The Niche Advantage: A Call for Marketing Agencies to Specialize

Imagine you injure your arm in a nasty skiing accident. Naturally, you head over to your general practitioner to get it checked out. While the doctor is giving your arm the once over, he also mentions that he can provide you with some psychotherapy to treat any PTSD that may have been caused by the fall. On top of that, he can perform a mean root canal and give an exceptional sports massage.

The best case scenario here is that your doctor lost himself some credibility. The worst? You wonder if he received his medical degree from a Cracker Jack box. With either scenario, chances are you would run out of the office quicker than his nurse could mouth “quack.” Yet, this same behavior — deemed ridiculous in most professions — is considered the norm across countless public relations, marketing and communications agencies today.

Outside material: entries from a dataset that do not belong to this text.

Background: an optimization exercise with open tools, aiming at small area, a short achievable clock period and few clock cycles. Do not read the settings as production practice.
The RTL was checked by simulation tests, not by an equivalence proof against the original design.
No activity file was given, so power comes from the tool's default toggle rates.

## cavlc_residual_top
module cavlc_residual_top (
	input  logic                       clk,
	input  logic                       rst_n,
	input  logic                       start_i,
	input  logic [256-1:0]    block_i,      
	input  logic                       flush_i,
	output logic                       busy_o,
	output logic [7:0]                 byte_o,
	output logic                       byte_we_o,
	output logic                       block_done_o,
	output logic [9-1:0] block_bits_o
);
For scale: ~2,300 cells after synthesis, roughly 440 flip-flops, about 25,000 sq um of cells after synthesis.
==> flow/config.mk <==
export PLATFORM = sky130hd
export DESIGN_NAME = cavlc_residual_top
export DESIGN_NICKNAME = cavlc_residual_top
export VERILOG_FILES = /design/flow/design.v
export SDC_FILE = /design/flow/constraint.sdc
export NUM_CORES = 4
export LEC_CHECK = 0
export CAP_MARGIN = 20
export CORE_MARGIN = 2
export CORE_UTILIZATION = 40
export SETUP_SLACK_MARGIN = 5
export SLEW_MARGIN = 20
==> flow/constraint.sdc <==
create_clock -name core_clock -period 11.0 [get_ports {clk}]
set_input_delay 2.2000 -clock core_clock [delete_from_list [all_inputs] [get_ports {clk}]]
set_output_delay 2.2000 -clock core_clock [all_outputs]
set_load 0.01 [all_outputs]
run.sh (not shown) runs the stock make flow with config.mk's settings and CLKGATE_MAP_FILE= SYNTH_SCRIPT=/design/flow/synth_recipe.tcl, a recipe that flattens the netlist after the stock synthesis.
Testbench counts at the start, summed over its fixed seeds: cycles 6,765.
==> next run, changes <==
CORE_UTILIZATION = 65   (was 40)
PLACE_DENSITY = 0.75   (was default)
The changed run passed the timing, design-rule and antenna checks.
Worst setup slack degrades by 0.26 ns.
Hold slack improves by 0.0082 ns.
Synthesized cell count does not change.
Register-to-register slack is worse by 0.09 ns.
Total power falls slightly.
Combinational power barely changes.
==> next run, changes <==
CAP_MARGIN = 60   (was 20)
CORE_UTILIZATION = 40   (was 65)
PLACE_DENSITY = default   (was 0.75)
SLEW_MARGIN = 60   (was 20)
Result: Routed wire length goes up by 3.8%; non-clock buffer count increases by 26; global-route usage goes down by 14 points; sequential cell count does not change; register-to-register slack gains 0.14 ns; via count drops by 4.0%; worst setup slack gets better by 0.27 ns; fmax came out higher by 5.1%; sequential power came out lower by about 3%; die area rises by 61%.
==> next run, changes <==
CAP_MARGIN = 20   (was 60)
SETUP_SLACK_MARGIN = default   (was 5)
SLEW_MARGIN = 20   (was 60)
Effect: The new run finished clean; cell area is lower by 2.2%; non-clock buffer count came out lower by 18; count of clock-buffer cells in the layout increases by 7; sequential power came out higher by about 1%; sequential cell count is unchanged; total power shrinks by 2.6%; worst setup slack is worse by 0.12 ns; maximum frequency fell by 2.2%; core utilization falls by 1.1 points.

This holds especially true for startups, and it is the main reason they are not seeing placements that drive results. If you are searching for a communications agency or currently using one, ask yourself this: Would you want a dermatologist performing open heart surgery? I hope the answer here is “no”.

Public relations often separates the winners from the losers in the startup game. Those who strategically garner coverage, build credibility, and achieve acclaim are the ones who will drive revenue, build partnerships, and bring in investments. While hiring a PR firm used to be a “further on down the road” affair for startups, it’s now crucial thanks to an over-saturated startup landscape that requires companies to efficiently operate across marketing silos.

Sadly, when PR firms aren’t aligned with a company, their needs, or the industry, it’s a quick way to discover the pitfalls of ineffective PR. Getting PR right the first time is critical for survival, as not many companies get the chance to redo a launch or redistribute the news of that amazing client, partnership, research report, or novel data. This is why having a specialty isn’t just a sales function of a firm. They have to know an industry and a company’s product like the back of their hand, as they are the ones tasked with communicating it.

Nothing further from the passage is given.